Here are some additional highlights from the preliminary analysis:

  • Federal spending on Medicaid would be reduced by about $1 trillion from 2017-2026, and the program would cover millions fewer enrollees.
  • The CBO predicted that the transition to block grants for states would result in “market disruptions and other implementation problems,” even though the bill allocates funding to assist that transition.
  • The $1.2 trillion that would be appropriated for the new block grants from 2020 to 2026 is about $230 billion less than what the CBO had predicted would be spent on subsidies for the Medicaid expansion population and marketplace enrollees under the ACA.

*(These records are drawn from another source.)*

Source: an optimization exercise on an open RTL-to-GDS flow (aim: small area). Production flows keep margins and buffers that such runs may drop. The RTL was checked by simulation tests, not by an equivalence proof against the original design.

==> inputs of run a <==
Design RsDecodeTop, start of the top module:
module RsDecodeTop(
   CLK,
   RESET,
   enable,
   startPls,
   erasureIn,
   dataIn,
   outEnable,
   outStartPls,
   outDone,
   errorNum,
   erasureNum,
   fail,
   delayedData,
   outData
);
export LEC_CHECK = 0
export CAP_MARGIN = 20
export CORE_MARGIN = 2
export CORE_UTILIZATION = 40
export CTS_BUF_LIST = sky130_fd_sc_hd__clkbuf_4 sky130_fd_sc_hd__clkbuf_8
export SLEW_MARGIN = 20
create_clock -name core_clock -period 10.0 [get_ports {CLK}]
run.sh (not shown) runs the stock make flow with config.mk's settings and CLKGATE_MAP_FILE= SYNTH_SCRIPT=/design/flow/synth_recipe.tcl, a recipe that flattens the netlist after the stock synthesis.
==> run b (differences from run a) <==
- CORE_UTILIZATION: 40 -> 60
- CTS_BUF_LIST: sky130_fd_sc_hd__clkbuf_4 sky130_fd_sc_hd__clkbuf_8 -> not set
- CTS_CLUSTER_DIAMETER: not set -> 70
- CTS_CLUSTER_SIZE: not set -> 24
==> run c (differences from run a) <==
--- a/flow/design.v
+++ b/flow/design.v
@@ -639,12 +639,14 @@
             5'd24: ainv10 = 6'd18; 5'd25: ainv10 = 6'd4;  5'd26: ainv10 = 6'd30; 5'd27: ainv10 = 6'd38;
             5'd28: ainv10 = 6'd7;  5'd29: ainv10 = 6'd47; 5'd30: ainv10 = 6'd5;  default: ainv10 = 6'd32;
          endcase
       end
    endfunction
    reg doneShift, doneShiftReg;
+   reg [3:0] startReg;
+   reg [2:0] doneReg;
    always @(posedge CLK or negedge RESET) begin
       if (~RESET) begin
          doneShift    <= 1'b0;
          doneShiftReg <= 1'b0;
       end
       else if (enable) begin
@@ -653,12 +655,13 @@
       end
    end
    reg [119:0] CL;
    reg [119:0] CW;
    reg [125:0] CE;
    wire chHold = doneShift || doneShiftReg;
+   wire cwHold = chHold || startReg[3] || startReg[2];
    wire ceLoad = (cntE == 6'd53);
    reg  epsMoved;
    assign epsLate = (cntE == 6'd52) && !epsMoved;
    always @(posedge CLK or negedge RESET) begin
       if (~RESET) epsMoved <= 1'b0;
       else if (enable) begin
@@ -672,26 +675,26 @@
       if (enable) begin
          if (done3) begin
             kReg <= numShifted;
             PK   <= ainv10(numShifted);
             K3   <= K2;
          end
-         else if (!chHold) PK <= gm(PK, ainv(kReg));
+         else if (!cwHold) PK <= gm(PK, ainv(kReg));
       end
    end
    generate for (j = 0; j < 21; j = j + 1) begin : g_ch
       if (j < 20) begin : glw
          always @(posedge CLK) begin
             if (enable) begin
                if (done3) begin
                   CL[6*j +: 6] <= gm(L[6*j +: 6], ini(j));
                   CW[6*j +: 6] <= gm(W[6*j +: 6], ini(j));
                end
-               else if (!chHold) begin
-                  CL[6*j +: 6] <= gm(CL[6*j +: 6], apw(j));
-                  CW[6*j +: 6] <= gm(CW[6*j +: 6], apw(j));
+               else begin
+                  if (!chHold) CL[6*j +: 6] <= gm(CL[6*j +: 6], apw(j));
+                  if (!cwHold) CW[6*j +: 6] <= gm(CW[6*j +: 6], apw(j));
                end
             end
          end
       end
       always @(posedge CLK) begin
          if (enable) begin
@@ -730,13 +733,13 @@
       end
    end
    wire doneChien = (cntC == 6'd54);
    wire eraAhead = SR[140*7+6];
    wire eraAhead3 = SR[137*7+6];
    reg [5:0] eps0, eps1, eps2;
-   reg [5:0] selLamR, selEpsR, denR, invR, omSumR, nume1, nume2;
+   reg [5:0] selLamR, selEpsR, denR, invR, omSumR;
    reg       eq1, eq2, eq3;
    wire [5:0] denInv;
    RsDecodeInv RsDecodeInv_E (.B(denR), .R(denInv));
    always @(posedge CLK) begin
       if (enable) begin
          selLamR <= eraAhead ? (lamEven ^ lamOdd) : lamOdd;
@@ -747,43 +750,37 @@
          eq1     <= lamEq;
          eq2     <= eq1;
          eq3     <= eq2;
          denR    <= gm(selLamR, selEpsR);
          invR    <= denInv;
          omSumR  <= gm(omSum, PK);
-         nume1   <= omSumR;
-         nume2   <= nume1;
       end
    end
-   wire [5:0] errV = gm(nume2, invR);
+   wire [5:0] errV = gm(omSumR, invR);
    reg [4:0] numErrCnt, numErrChien;
    always @(posedge CLK or negedge RESET) begin
       if (~RESET) numErrCnt <= 5'd0;
       else if (enable) begin
          if (doneShiftReg) numErrCnt <= 5'd0;
          else if (lamEq) numErrCnt <= numErrCnt + 5'd1;
       end
    end
    always @(posedge CLK or negedge RESET) begin
       if (~RESET) numErrChien <= 5'd0;
       else if (enable && doneChien) numErrChien <= lamEq ? (numErrCnt + 5'd1) : numErrCnt;
    end
-   reg          rdEn;
    reg [6:0]    dq;
    always @(posedge CLK) begin
       if (enable) SR <= {SR[993:0], erasureIn, dIn};
    end
    always @(posedge CLK) begin
-      rdEn <= enable;
-      if (rdEn) dq <= SR[1000:994];
+      dq <= SR[1000:994];
    end
    wire       delayedErasureIn = dq[6];
    wire [5:0] delayedDataIn    = dq[5:0];
    wire [5:0] error = (delayedErasureIn || eq3) ? errV : 6'd0;
-   reg [3:0] startReg;
-   reg [2:0] doneReg;
    always @(posedge CLK or negedge RESET) begin
       if (~RESET) begin
          startReg <= 4'd0;
          doneReg  <= 3'd0;
       end
       else if (enable) begin
==> flow/flow/run.sh (new file) <==
#!/bin/bash
set -o pipefail
cp standard.sh standard_sh.txt
export CTS_ARGS="-sink_clustering_enable -repair_clock_nets -dont_use_dummy_load -sink_clustering_size 28 -sink_clustering_max_diameter 70"
bash standard.sh > standard.log 2>&1
==> flow/standard.sh (new file) <==
#!/bin/bash
# synth_recipe.tcl (not shown) runs the flow's synth.tcl, then flattens the netlist and writes it again
# the make line also repeats each setting of config.mk as NAME=value (left out here)
make -C /OpenROAD-flow-scripts/flow DESIGN_CONFIG=/design/flow/config.mk WORK_HOME=/design/flow/orfs CLKGATE_MAP_FILE= SYNTH_SCRIPT=/design/flow/synth_recipe.tcl "${@:-finish}"
- CAP_MARGIN: 20 -> 10
- CORE_UTILIZATION: 40 -> 45
- CTS_BUF_LIST: sky130_fd_sc_hd__clkbuf_4 sky130_fd_sc_hd__clkbuf_8 -> not set
- SLEW_MARGIN: 20 -> 10
removed: flow/run.sh
==> run d (differences from run a) <==
--- a/flow/design.v
+++ b/flow/design.v
@@ -639,12 +639,14 @@
             5'd24: ainv10 = 6'd18; 5'd25: ainv10 = 6'd4;  5'd26: ainv10 = 6'd30; 5'd27: ainv10 = 6'd38;
             5'd28: ainv10 = 6'd7;  5'd29: ainv10 = 6'd47; 5'd30: ainv10 = 6'd5;  default: ainv10 = 6'd32;
          endcase
       end
    endfunction
    reg doneShift, doneShiftReg;
+   reg [3:0] startReg;
+   reg [2:0] doneReg;
    always @(posedge CLK or negedge RESET) begin
       if (~RESET) begin
          doneShift    <= 1'b0;
          doneShiftReg <= 1'b0;
       end
       else if (enable) begin
@@ -653,12 +655,13 @@
       end
    end
    reg [119:0] CL;
    reg [119:0] CW;
    reg [125:0] CE;
    wire chHold = doneShift || doneShiftReg;
+   wire cwHold = chHold || startReg[3] || startReg[2];
    wire ceLoad = (cntE == 6'd53);
    reg  epsMoved;
    assign epsLate = (cntE == 6'd52) && !epsMoved;
    always @(posedge CLK or negedge RESET) begin
       if (~RESET) epsMoved <= 1'b0;
       else if (enable) begin
@@ -672,26 +675,26 @@
       if (enable) begin
          if (done3) begin
             kReg <= numShifted;
             PK   <= ainv10(numShifted);
             K3   <= K2;
          end
-         else if (!chHold) PK <= gm(PK, ainv(kReg));
+         else if (!cwHold) PK <= gm(PK, ainv(kReg));
       end
    end
    generate for (j = 0; j < 21; j = j + 1) begin : g_ch
       if (j < 20) begin : glw
          always @(posedge CLK) begin
             if (enable) begin
                if (done3) begin
                   CL[6*j +: 6] <= gm(L[6*j +: 6], ini(j));
                   CW[6*j +: 6] <= gm(W[6*j +: 6], ini(j));
                end
-               else if (!chHold) begin
-                  CL[6*j +: 6] <= gm(CL[6*j +: 6], apw(j));
-                  CW[6*j +: 6] <= gm(CW[6*j +: 6], apw(j));
+               else begin
+                  if (!chHold) CL[6*j +: 6] <= gm(CL[6*j +: 6], apw(j));
+                  if (!cwHold) CW[6*j +: 6] <= gm(CW[6*j +: 6], apw(j));
                end
             end
          end
       end
       always @(posedge CLK) begin
          if (enable) begin
@@ -730,13 +733,13 @@
       end
    end
    wire doneChien = (cntC == 6'd54);
    wire eraAhead = SR[140*7+6];
    wire eraAhead3 = SR[137*7+6];
    reg [5:0] eps0, eps1, eps2;
-   reg [5:0] selLamR, selEpsR, denR, invR, omSumR, nume1, nume2;
+   reg [5:0] selLamR, selEpsR, denR, invR, omSumR;
    reg       eq1, eq2, eq3;
    wire [5:0] denInv;
    RsDecodeInv RsDecodeInv_E (.B(denR), .R(denInv));
    always @(posedge CLK) begin
       if (enable) begin
          selLamR <= eraAhead ? (lamEven ^ lamOdd) : lamOdd;
@@ -747,43 +750,37 @@
          eq1     <= lamEq;
          eq2     <= eq1;
          eq3     <= eq2;
          denR    <= gm(selLamR, selEpsR);
          invR    <= denInv;
          omSumR  <= gm(omSum, PK);
-         nume1   <= omSumR;
-         nume2   <= nume1;
       end
    end
-   wire [5:0] errV = gm(nume2, invR);
+   wire [5:0] errV = gm(omSumR, invR);
    reg [4:0] numErrCnt, numErrChien;
    always @(posedge CLK or negedge RESET) begin
       if (~RESET) numErrCnt <= 5'd0;
       else if (enable) begin
          if (doneShiftReg) numErrCnt <= 5'd0;
          else if (lamEq) numErrCnt <= numErrCnt + 5'd1;
       end
    end
    always @(posedge CLK or negedge RESET) begin
       if (~RESET) numErrChien <= 5'd0;
       else if (enable && doneChien) numErrChien <= lamEq ? (numErrCnt + 5'd1) : numErrCnt;
    end
-   reg          rdEn;
    reg [6:0]    dq;
    always @(posedge CLK) begin
       if (enable) SR <= {SR[993:0], erasureIn, dIn};
    end
    always @(posedge CLK) begin
-      rdEn <= enable;
-      if (rdEn) dq <= SR[1000:994];
+      dq <= SR[1000:994];
    end
    wire       delayedErasureIn = dq[6];
    wire [5:0] delayedDataIn    = dq[5:0];
    wire [5:0] error = (delayedErasureIn || eq3) ? errV : 6'd0;
-   reg [3:0] startReg;
-   reg [2:0] doneReg;
    always @(posedge CLK or negedge RESET) begin
       if (~RESET) begin
          startReg <= 4'd0;
          doneReg  <= 3'd0;
       end
       else if (enable) begin
==> flow/flow/run.sh (new file) <==
#!/bin/bash
set -o pipefail
cp standard.sh standard_sh.txt
export CTS_ARGS="-sink_clustering_enable -repair_clock_nets -dont_use_dummy_load -sink_clustering_size 18 -sink_clustering_max_diameter 50 -sink_clustering_buffer sky130_fd_sc_hd__clkbuf_8"
bash standard.sh > standard.log 2>&1
==> flow/standard.sh (new file) <==
#!/bin/bash
# synth_recipe.tcl (not shown) runs the flow's synth.tcl, then flattens the netlist and writes it again
# the make line also repeats each setting of config.mk as NAME=value (left out here)
make -C /OpenROAD-flow-scripts/flow DESIGN_CONFIG=/design/flow/config.mk WORK_HOME=/design/flow/orfs CLKGATE_MAP_FILE= SYNTH_SCRIPT=/design/flow/synth_recipe.tcl "${@:-finish}"
- CORE_UTILIZATION: 40 -> 45
- CTS_BUF_LIST: sky130_fd_sc_hd__clkbuf_4 sky130_fd_sc_hd__clkbuf_8 -> not set
removed: flow/run.sh
==> comparison <==
Die area: run a is higher than run d (about 13%). The lowest register-to-register slack belongs to run b, the highest to run a. The lowest final cell count belongs to run b, the highest to run a.

what the ideal ports hide:
Ports are ideal in the flow. The routed layouts listed here were re-timed in OpenROAD.
Step 1 sets driving cells, clkbuf_16 on the clock port and buf_2 on the other inputs (assumed; they add their load-dependent delay and slew).
Step 2 also shifts input and output timing later by t, the mid clock arrival at the registers, as if the neighbouring blocks saw the same clock.
Three values: ideal ports, drivers, drivers and shift; two values: the first two.
run	t (ns)	slack for setup (ns)	clock arrival spread, ns	worst register clock-pin slew, ns	worst data-port slew with drivers (ns)
run a	1.234	2.522 / 2.522 / 2.522	0.122 / 0.121	0.07 / 0.07	0.10
run b	0.983	1.945 / 1.945 / 1.945	0.104 / 0.104	0.11 / 0.11	0.08
run c	0.975	2.195 / 2.195 / 2.195	0.123 / 0.123	0.12 / 0.12	0.08
run d	0.985	2.146 / 2.146 / 2.146	0.132 / 0.131	0.11 / 0.11	0.09
After both steps setup and hold are still met in every run listed.
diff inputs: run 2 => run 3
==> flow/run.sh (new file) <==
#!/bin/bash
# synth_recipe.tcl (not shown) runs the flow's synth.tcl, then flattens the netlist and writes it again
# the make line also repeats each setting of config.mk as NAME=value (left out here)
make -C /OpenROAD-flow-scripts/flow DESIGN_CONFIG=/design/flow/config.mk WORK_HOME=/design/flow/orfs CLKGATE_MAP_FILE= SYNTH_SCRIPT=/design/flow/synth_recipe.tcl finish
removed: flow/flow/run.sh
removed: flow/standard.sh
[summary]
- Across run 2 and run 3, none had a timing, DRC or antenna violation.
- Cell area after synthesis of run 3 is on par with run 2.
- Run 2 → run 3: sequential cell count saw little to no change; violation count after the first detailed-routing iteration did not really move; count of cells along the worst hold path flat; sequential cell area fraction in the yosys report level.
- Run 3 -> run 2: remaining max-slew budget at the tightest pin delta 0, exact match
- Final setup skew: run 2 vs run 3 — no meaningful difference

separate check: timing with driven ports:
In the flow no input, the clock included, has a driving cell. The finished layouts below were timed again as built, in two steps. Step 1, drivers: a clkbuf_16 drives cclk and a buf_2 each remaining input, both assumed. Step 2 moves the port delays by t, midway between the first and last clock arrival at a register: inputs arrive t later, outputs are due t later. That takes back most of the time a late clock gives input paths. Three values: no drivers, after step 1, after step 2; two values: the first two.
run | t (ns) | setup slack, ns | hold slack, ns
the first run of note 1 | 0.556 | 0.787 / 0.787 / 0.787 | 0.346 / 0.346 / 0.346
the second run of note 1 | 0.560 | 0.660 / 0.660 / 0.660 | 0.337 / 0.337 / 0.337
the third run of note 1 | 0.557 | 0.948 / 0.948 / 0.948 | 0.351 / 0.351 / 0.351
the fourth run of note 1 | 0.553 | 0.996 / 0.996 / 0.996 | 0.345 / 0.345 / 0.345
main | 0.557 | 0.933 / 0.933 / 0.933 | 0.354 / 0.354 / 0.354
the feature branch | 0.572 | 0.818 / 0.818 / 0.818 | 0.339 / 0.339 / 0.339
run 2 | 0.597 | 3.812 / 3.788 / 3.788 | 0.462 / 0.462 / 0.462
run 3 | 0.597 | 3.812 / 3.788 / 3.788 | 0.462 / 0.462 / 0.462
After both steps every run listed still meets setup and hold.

  • Adding credence to concerns about the bill’s effect on individuals with pre-existing conditions, the agency said it anticipates that “some states would allow insurers to set premiums on the basis of an individual’s health status.”
  • In these states, more young and healthy individuals would likely purchase health insurance, but for some people—likely the less healthy—“premiums would be a very large share of their income.”